What you are asked to do:
Across the listing below, how many lines include the string "command"? Reply with the number alone.

------ Extracted material

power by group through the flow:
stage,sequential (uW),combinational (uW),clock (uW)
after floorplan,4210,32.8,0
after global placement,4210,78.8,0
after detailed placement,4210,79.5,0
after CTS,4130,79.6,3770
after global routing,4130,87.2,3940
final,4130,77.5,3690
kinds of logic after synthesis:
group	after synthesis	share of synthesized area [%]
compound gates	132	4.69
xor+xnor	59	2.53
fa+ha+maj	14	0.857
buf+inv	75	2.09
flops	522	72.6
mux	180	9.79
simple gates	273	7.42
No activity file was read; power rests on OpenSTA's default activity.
===== src/design/sdramDevicePkg.sv =====
package sdramDevicePkg;

	//////////////////////////////////////////////////////////////////////
	// SDRAM command word, 13-bit row, 4 banks, x16
	//////////////////////////////////////////////////////////////////////

	// command bits from msb: clock enable, chip select, RAS, CAS, WE
	// chip select and the three strobes are active low
	typedef enum logic [4:0] {
		cmdPowerUp      = 5'b00000,	// cke and cs low while the device powers up
		cmdNop          = 5'b10111,	// selected, no strobes
		cmdPrechargeAll = 5'b10010,	// ras + we, needs A10 high
		cmdAutoRefresh  = 5'b10001,	// ras + cas
		cmdModeRegSet   = 5'b10000	// all three strobes, opcode on the address lines
	} sdramCmdT;

	//////////////////////////////////////////////////////////////////////
	// address and bank lines
	//////////////////////////////////////////////////////////////////////

	localparam int sdramAddrW = 13;	// row address A12..A0
	localparam int sdramBankW = 2;	// BA1..BA0

	localparam int a10Bit = 10;	// high selects all banks on a precharge

	//////////////////////////////////////////////////////////////////////
	// mode register
	//////////////////////////////////////////////////////////////////////

	// A2..A0   burst length, 000 gives a single word
	// A3       burst type, sequential
	// A6..A4   CAS latency, 010 gives two clocks
	// A9       write burst mode, single location access
	localparam logic [sdramAddrW-1:0] modeRegWord = 13'h220;

	// bank address while loading the mode register
	localparam logic [sdramBankW-1:0] modeRegBank = '0;

endpackage
File: src/hw/sdb_pkg.sv
//========================================
// widths and types shared by the stride
// detection buffer entry
//========================================
package sdb_pkg;

  //========================================
  // widths
  //========================================
  // compared part of the load/store pc
  localparam int PC_LEN     = 15;
  // virtual address from the da stage
  localparam int VA_WIDTH   = 40;
  localparam int TIMEOUT_BW = 8;
  // reported stride in two's complement
  localparam int STRIDE_BW  = 11;
  // in-page offset bits for 4 KiB pages
  localparam int PAGE_BW    = 12;

  //========================================
  // types
  //========================================
  typedef logic [PC_LEN-1:0]            pc_t;
  typedef logic [VA_WIDTH-1:0]          va_t;
  typedef logic [TIMEOUT_BW-1:0]        timeout_t;
  typedef logic signed [STRIDE_BW-1:0]  stride_t;

endpackage

File: src/hw/sdb_entry.sv
//========================================
// top level of the stride detection buffer entry
//========================================
`timescale 1ns/1ps

module sdb_entry
  import sdb_pkg::*;
(
  input  logic     pfu_sdb_entry_clk,
  input  logic     cpurst_b,
  input  logic     create,
  input  pc_t      create_pc,
  input  logic     create_type_ld,
  input  logic     ready_grnt,
  input  logic     pop_all_part_vld,
  input  logic     l2_st_pref_en,
  input  logic     wa_cancel,
  input  logic     ld_da_pfu_pf_inst_vld,
  input  logic     st_da_pfu_pf_inst_vld,
  input  logic     ld_da_pfu_act_dp_vld,
  input  pc_t      ld_da_ldfifo_pc,
  input  pc_t      st_da_pc,
  input  va_t      ld_da_ppfu_va,
  input  va_t      st_da_ppfu_va,
  input  logic     ld_da_pfu_evict_cnt_vld,
  input  logic     st_da_pfu_evict_cnt_vld,
  input  timeout_t sdb_timeout_cnt_val,
  output logic     entry_vld,
  output pc_t      entry_pc,
  output logic     entry_type_ld,
  output logic     entry_ready,
  output logic     entry_evict,
  output logic     hit_pc_new,
  output stride_t  stride,
  output logic     stride_neg
);

  logic sel_inst_vld;
  va_t  sel_va;
  logic hit_pc;
  logic pf_inst_vld;
  logic info_vld;
  logic normal_stride;

  //========================================
  // input side
  //========================================
  sdb_pipe_select u_pipe_select (
    .entry_vld             (entry_vld),
    .entry_pc              (entry_pc),
    .entry_type_ld         (entry_type_ld),
    .ld_da_pfu_pf_inst_vld (ld_da_pfu_pf_inst_vld),
    .st_da_pfu_pf_inst_vld (st_da_pfu_pf_inst_vld),
    .ld_da_pfu_act_dp_vld  (ld_da_pfu_act_dp_vld),
    .ld_da_ldfifo_pc       (ld_da_ldfifo_pc),
    .st_da_pc              (st_da_pc),
    .ld_da_ppfu_va         (ld_da_ppfu_va),
    .st_da_ppfu_va         (st_da_ppfu_va),
    .sel_inst_vld          (sel_inst_vld),
    .sel_va                (sel_va),
    .hit_pc                (hit_pc),
    .pf_inst_vld           (pf_inst_vld),
    .hit_pc_new            (hit_pc_new)
  );

  //========================================
  // stride comparator
  //========================================
  sdb_stride_cmp u_stride_cmp (
    .pfu_sdb_entry_clk (pfu_sdb_entry_clk),
    .cpurst_b          (cpurst_b),
    .create            (create),
    .pf_inst_vld       (pf_inst_vld),
    .sel_va            (sel_va),
    .info_vld          (info_vld),
    .normal_stride     (normal_stride),
    .stride            (stride),
    .stride_neg        (stride_neg)
  );

  //========================================
  // output side
  //========================================
  sdb_entry_ctrl u_entry_ctrl (
    .pfu_sdb_entry_clk       (pfu_sdb_entry_clk),
    .cpurst_b                (cpurst_b),
    .create                  (create),
    .create_pc               (create_pc),
    .create_type_ld          (create_type_ld),
    .ready_grnt              (ready_grnt),
    .pop_all_part_vld        (pop_all_part_vld),
    .l2_st_pref_en           (l2_st_pref_en),
    .wa_cancel               (wa_cancel),
    .pf_inst_vld             (pf_inst_vld),
    .hit_pc                  (hit_pc),
    .sel_inst_vld            (sel_inst_vld),
    .ld_da_pfu_evict_cnt_vld (ld_da_pfu_evict_cnt_vld),
    .st_da_pfu_evict_cnt_vld (st_da_pfu_evict_cnt_vld),
    .sdb_timeout_cnt_val     (sdb_timeout_cnt_val),
    .info_vld                (info_vld),
    .normal_stride           (normal_stride),
    .entry_vld               (entry_vld),
    .entry_pc                (entry_pc),
    .entry_type_ld           (entry_type_ld),
    .entry_ready             (entry_ready),
    .entry_evict             (entry_evict)
  );

endmodule

File: src/hw/sdb_entry_ctrl.sv
//========================================
// entry state, timeout, ready, evict, pop
//========================================
`timescale 1ns/1ps

module sdb_entry_ctrl
  import sdb_pkg::*;
(
  input  logic     pfu_sdb_entry_clk,
  input  logic     cpurst_b,
  input  logic     create,
  input  pc_t      create_pc,
  input  logic     create_type_ld,
  input  logic     ready_grnt,
  input  logic     pop_all_part_vld,
  input  logic     l2_st_pref_en,
  input  logic     wa_cancel,
  input  logic     pf_inst_vld,
  input  logic     hit_pc,
  input  logic     sel_inst_vld,
  input  logic     ld_da_pfu_evict_cnt_vld,
  input  logic     st_da_pfu_evict_cnt_vld,
  input  timeout_t sdb_timeout_cnt_val,
  input  logic     info_vld,
  input  logic     normal_stride,
  output logic     entry_vld,
  output pc_t      entry_pc,
  output logic     entry_type_ld,
  output logic     entry_ready,
  output logic     entry_evict
);

  timeout_t timeout_cnt;
  logic     timeout_full;
  logic     evict_cnt_vld;
  logic     ready_set;
  logic     evict_set;
  logic     pop_st;
  logic     pop_bad_stride;
  logic     pop_vld;

  //========================================
  // pop and set conditions
  //========================================
  assign evict_cnt_vld = ld_da_pfu_evict_cnt_vld || st_da_pfu_evict_cnt_vld;
  assign timeout_full  = (timeout_cnt == sdb_timeout_cnt_val);

  assign ready_set = entry_vld && info_vld && normal_stride;

  // another pc keeps using the pipe while this one stays idle
  assign evict_set = entry_vld
                     && !entry_ready
                     && sel_inst_vld
                     && timeout_full
                     && !hit_pc;

  // store prefetch off or cancelled
  assign pop_st = entry_vld
                  && !entry_type_ld
                  && (!l2_st_pref_en || wa_cancel);

  // stride not equal or crossing a page
  assign pop_bad_stride = entry_vld && info_vld && !normal_stride;

  assign pop_vld = ready_grnt
                   || pop_bad_stride
                   || pop_st
                   || pop_all_part_vld;

  //========================================
  // entry registers
  //========================================
  always_ff @(posedge pfu_sdb_entry_clk or negedge cpurst_b)
  begin
    if (!cpurst_b)
      entry_vld <= 1'b0;
    else if (pop_vld)
      entry_vld <= 1'b0;
    else if (create)
      entry_vld <= 1'b1;
  end

  always_ff @(posedge pfu_sdb_entry_clk or negedge cpurst_b)
  begin
    if (!cpurst_b)
    begin
      entry_pc      <= '0;
      entry_type_ld <= 1'b0;
    end
    else if (create)
    begin
      entry_pc      <= create_pc;
      entry_type_ld <= create_type_ld;
    end
  end

  // timeout counter saturates at the programmed value
  always_ff @(posedge pfu_sdb_entry_clk or negedge cpurst_b)
  begin
    if (!cpurst_b)
      timeout_cnt <= '0;
    else if (create || pf_inst_vld)
      timeout_cnt <= '0;
    else if (evict_cnt_vld && !timeout_full)
      timeout_cnt <= timeout_cnt + timeout_t'(1);
  end

  always_ff @(posedge pfu_sdb_entry_clk or negedge cpurst_b)
  begin
    if (!cpurst_b)
      entry_ready <= 1'b0;
    else if (create || pop_vld)
      entry_ready <= 1'b0;
    else if (ready_set)
      entry_ready <= 1'b1;
  end

  always_ff @(posedge pfu_sdb_entry_clk or negedge cpurst_b)
  begin
    if (!cpurst_b)
      entry_evict <= 1'b0;
    else if (create || pop_vld || pf_inst_vld)
      entry_evict <= 1'b0;
    else if (evict_set)
      entry_evict <= 1'b1;
  end

endmodule
## src/design/axis2axi_pkg.sv

```systemverilog
`default_nettype none

package axis2axi_pkg;

   localparam int ADDR_W     = 24;
   localparam int DATA_W     = 32;
   localparam int LEN_W      = 8;
   localparam int BURST_W    = 4;
   localparam int BURST_SIZE = 2 ** BURST_W;
   // 4 KB page of 4-byte words
   localparam int PAGE_WORDS = 1024;

   typedef logic [ADDR_W-1:0]  addr_t;
   typedef logic [ADDR_W-1:0]  wcount_t;
   typedef logic [DATA_W-1:0]  data_t;
   typedef logic [BURST_W:0]   beats_t;
   typedef logic [LEN_W-1:0]   axlen_t;

   // Start byte address and length in words
   typedef struct packed {
      addr_t   addr;
      wcount_t length;
   } xfer_cfg_t;

   // AR or AW request, INCR with 4-byte beats
   typedef struct packed {
      addr_t  addr;
      axlen_t len;
   } axi_ax_t;

   // R or W beat
   typedef struct packed {
      data_t data;
      logic  last;
   } axi_beat_t;

   // Labels carry a prefix so both machines can share the package
   typedef enum logic [1:0] {
      RD_WAIT_START,
      RD_BEGIN_LOCAL,
      RD_TRANSFER,
      RD_END_LOCAL
   } rd_state_e;

   typedef enum logic [2:0] {
      WR_WAIT_START,
      WR_BEGIN_LOCAL,
      WR_ADDRESS,
      WR_DATA,
      WR_RESPONSE
   } wr_state_e;

endpackage

`default_nettype wire
```

## src/design/axis2axi.sv

```systemverilog
`default_nettype none

module axis2axi
   import axis2axi_pkg::*;
(
   input  logic      clk_i,
   input  logic      rst_i,

   // Read and write configuration
   input  xfer_cfg_t cfg_out_i,
   input  logic      cfg_out_valid_i,
   output logic      cfg_out_ready_o,
   input  xfer_cfg_t cfg_in_i,
   input  logic      cfg_in_valid_i,
   output logic      cfg_in_ready_o,

   // Streams
   output data_t     axis_out_data_o,
   output logic      axis_out_valid_o,
   input  logic      axis_out_ready_i,
   input  data_t     axis_in_data_i,
   input  logic      axis_in_valid_i,
   output logic      axis_in_ready_o,

   // AXI master
   output axi_ax_t   ar_o,
   output logic      arvalid_o,
   input  logic      arready_i,
   input  axi_beat_t r_i,
   input  logic      rvalid_i,
   output logic      rready_o,
   output axi_ax_t   aw_o,
   output logic      awvalid_o,
   input  logic      awready_i,
   output axi_beat_t w_o,
   output logic      wvalid_o,
   input  logic      wready_i,
   input  logic      bvalid_i,
   output logic      bready_o
);

   // Memory to stream
   axis2axi_out u_out (
      .clk_i        (clk_i),
      .rst_i        (rst_i),
      .cfg_i        (cfg_out_i),
      .cfg_valid_i  (cfg_out_valid_i),
      .cfg_ready_o  (cfg_out_ready_o),
      .axis_data_o  (axis_out_data_o),
      .axis_valid_o (axis_out_valid_o),
      .axis_ready_i (axis_out_ready_i),
      .ar_o         (ar_o),
      .arvalid_o    (arvalid_o),
      .arready_i    (arready_i),
      .r_i          (r_i),
      .rvalid_i     (rvalid_i),
      .rready_o     (rready_o)
   );

   // Stream to memory
   axis2axi_in u_in (
      .clk_i        (clk_i),
      .rst_i        (rst_i),
      .cfg_i        (cfg_in_i),
      .cfg_valid_i  (cfg_in_valid_i),
      .cfg_ready_o  (cfg_in_ready_o),
      .axis_data_i  (axis_in_data_i),
      .axis_valid_i (axis_in_valid_i),
      .axis_ready_o (axis_in_ready_o),
      .aw_o         (aw_o),
      .awvalid_o    (awvalid_o),
      .awready_i    (awready_i),
      .w_o          (w_o),
      .wvalid_o     (wvalid_o),
      .wready_i     (wready_i),
      .bvalid_i     (bvalid_i),
      .bready_o     (bready_o)
   );

endmodule

`default_nettype wire

```

## src/design/axis2axi_in.sv

```systemverilog
`default_nettype none

module axis2axi_in
   import axis2axi_pkg::*;
(
   input  logic      clk_i,
   input  logic      rst_i,

   // Configuration
   input  xfer_cfg_t cfg_i,
   input  logic      cfg_valid_i,
   output logic      cfg_ready_o,

   // Incoming stream
   input  data_t     axis_data_i,
   input  logic      axis_valid_i,
   output logic      axis_ready_o,

   // AXI write channels
   output axi_ax_t   aw_o,
   output logic      awvalid_o,
   input  logic      awready_i,
   output axi_beat_t w_o,
   output logic      wvalid_o,
   input  logic      wready_i,
   input  logic      bvalid_i,
   output logic      bready_o
);

   wr_state_e state;
   wr_state_e state_nxt;

   addr_t     cur_addr;
   addr_t     addr_nxt;
   wcount_t   cur_len;
   wcount_t   len_nxt;
   beats_t    burst_beats;
   beats_t    next_beats;
   beats_t    beat_cnt;

   logic      in_data;
   logic      w_fire;
   logic      w_last;

   axi_burst_len u_burst_len (
      .addr_i      (cur_addr),
      .remaining_i (cur_len),
      .beats_o     (next_beats)
   );

   assign in_data = (state == WR_DATA);

   // Stream beats go straight onto W
   assign wvalid_o     = in_data && axis_valid_i;
   assign axis_ready_o = in_data && wready_i;
   assign w_fire       = in_data && axis_valid_i && wready_i;

   assign w_last     = (beat_cnt == burst_beats - beats_t'(1));
   assign w_o.data   = axis_data_i;
   assign w_o.last   = w_last;

   assign cfg_ready_o = (state == WR_WAIT_START);

   assign awvalid_o   = (state == WR_ADDRESS);
   assign aw_o.addr   = cur_addr;
   assign aw_o.len    = axlen_t'(burst_beats - beats_t'(1));

   assign bready_o    = (state == WR_RESPONSE);

   always_comb begin
      state_nxt = state;
      addr_nxt  = cur_addr;
      len_nxt   = cur_len;

      unique case (state)
         WR_WAIT_START: begin
            if (cfg_valid_i) begin
               addr_nxt = cfg_i.addr;
               len_nxt  = cfg_i.length;
               if (cfg_i.length != '0) begin
                  state_nxt = WR_BEGIN_LOCAL;
               end
            end
         end
         WR_BEGIN_LOCAL: begin
            len_nxt   = cur_len - wcount_t'(next_beats);
            state_nxt = WR_ADDRESS;
         end
         WR_ADDRESS: begin
            if (awready_i) begin
               state_nxt = WR_DATA;
            end
         end
         WR_DATA: begin
            if (w_fire && w_last) begin
               state_nxt = WR_RESPONSE;
            end
         end
         WR_RESPONSE: begin
            // Response code is ignored
            if (bvalid_i) begin
               addr_nxt = cur_addr + addr_t'({burst_beats, 2'b00});
               if (cur_len == '0) begin
                  state_nxt = WR_WAIT_START;
               end else begin
                  state_nxt = WR_BEGIN_LOCAL;
               end
            end
         end
         default: begin
            state_nxt = WR_WAIT_START;
         end
      endcase
   end

   always_ff @(posedge clk_i) begin
      if (rst_i) begin
         state    <= WR_WAIT_START;
         beat_cnt <= '0;
      end else begin
         state <= state_nxt;
         // Restart the count for every burst
         if (state == WR_BEGIN_LOCAL) begin
            beat_cnt <= '0;
         end else if (w_fire) begin
            beat_cnt <= beat_cnt + beats_t'(1);
         end
      end
   end

   always_ff @(posedge clk_i) begin
      cur_addr <= addr_nxt;
      cur_len  <= len_nxt;
      if (state == WR_BEGIN_LOCAL) begin
         burst_beats <= next_beats;
      end
   end

endmodule

`default_nettype wire

```

## src/design/axis2axi_out.sv

```systemverilog
`default_nettype none

module axis2axi_out
   import axis2axi_pkg::*;
(
   input  logic      clk_i,
   input  logic      rst_i,

   // Configuration
   input  xfer_cfg_t cfg_i,
   input  logic      cfg_valid_i,
   output logic      cfg_ready_o,

   // Outgoing stream
   output data_t     axis_data_o,
   output logic      axis_valid_o,
   input  logic      axis_ready_i,

   // AXI read channels
   output axi_ax_t   ar_o,
   output logic      arvalid_o,
   input  logic      arready_i,
   input  axi_beat_t r_i,
   input  logic      rvalid_i,
   output logic      rready_o
);

   rd_state_e state;
   rd_state_e state_nxt;

   addr_t     cur_addr;
   addr_t     addr_nxt;
   wcount_t   cur_len;
   wcount_t   len_nxt;
   beats_t    burst_beats;
   beats_t    next_beats;

   logic      in_burst;
   logic      r_done;

   axi_burst_len u_burst_len (
      .addr_i      (cur_addr),
      .remaining_i (cur_len),
      .beats_o     (next_beats)
   );

   assign in_burst = (state == RD_END_LOCAL);

   // R feeds the stream directly, back-pressure included
   assign axis_data_o  = r_i.data;
   assign axis_valid_o = in_burst && rvalid_i;
   assign rready_o     = in_burst && axis_ready_i;

   assign r_done = in_burst && rvalid_i && axis_ready_i && r_i.last;

   assign cfg_ready_o = (state == RD_WAIT_START);

   assign arvalid_o   = (state == RD_TRANSFER);
   assign ar_o.addr   = cur_addr;
   assign ar_o.len    = axlen_t'(burst_beats - beats_t'(1));

   always_comb begin
      state_nxt = state;
      addr_nxt  = cur_addr;
      len_nxt   = cur_len;

      unique case (state)
         RD_WAIT_START: begin
            if (cfg_valid_i) begin
               addr_nxt = cfg_i.addr;
               len_nxt  = cfg_i.length;
               // Zero length stays idle
               if (cfg_i.length != '0) begin
                  state_nxt = RD_BEGIN_LOCAL;
               end
            end
         end
         RD_BEGIN_LOCAL: begin
            len_nxt   = cur_len - wcount_t'(next_beats);
            state_nxt = RD_TRANSFER;
         end
         RD_TRANSFER: begin
            if (arready_i) begin
               state_nxt = RD_END_LOCAL;
            end
         end
         RD_END_LOCAL: begin
            if (r_done) begin
               addr_nxt = cur_addr + addr_t'({burst_beats, 2'b00});
               if (cur_len == '0) begin
                  state_nxt = RD_WAIT_START;
               end else begin
                  state_nxt = RD_BEGIN_LOCAL;
               end
            end
         end
      endcase
   end

   always_ff @(posedge clk_i) begin
      if (rst_i) begin
         state <= RD_WAIT_START;
      end else begin
         state <= state_nxt;
      end
   end

   always_ff @(posedge clk_i) begin
      cur_addr <= addr_nxt;
      cur_len  <= len_nxt;
      // Burst size held for AR and the address step
      if (state == RD_BEGIN_LOCAL) begin
         burst_beats <= next_beats;
      end
   end

endmodule

`default_nettype wire

```

## src/design/axi_burst_len.sv

```systemverilog
`default_nettype none

module axi_burst_len
   import axis2axi_pkg::*;
(
   input  addr_t   addr_i,
   input  wcount_t remaining_i,
   output beats_t  beats_o
);

   wcount_t page_offset;
   wcount_t page_left;
   wcount_t limit;

   // Word offset inside the current 4 KB page
   assign page_offset = wcount_t'(addr_i[$clog2(PAGE_WORDS)+1:2]);

   // Words until the next boundary, 1 to PAGE_WORDS
   assign page_left = wcount_t'(PAGE_WORDS) - page_offset;

   always_comb begin
      limit = remaining_i;

      if (limit > wcount_t'(BURST_SIZE)) begin
         limit = wcount_t'(BURST_SIZE);
      end

      // Never run past the page end
      if (limit > page_left) begin
         limit = page_left;
      end
   end

   // limit is at most BURST_SIZE here so it fits
   assign beats_o = beats_t'(limit);

endmodule

`default_nettype wire

```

------------

Exercise response:
2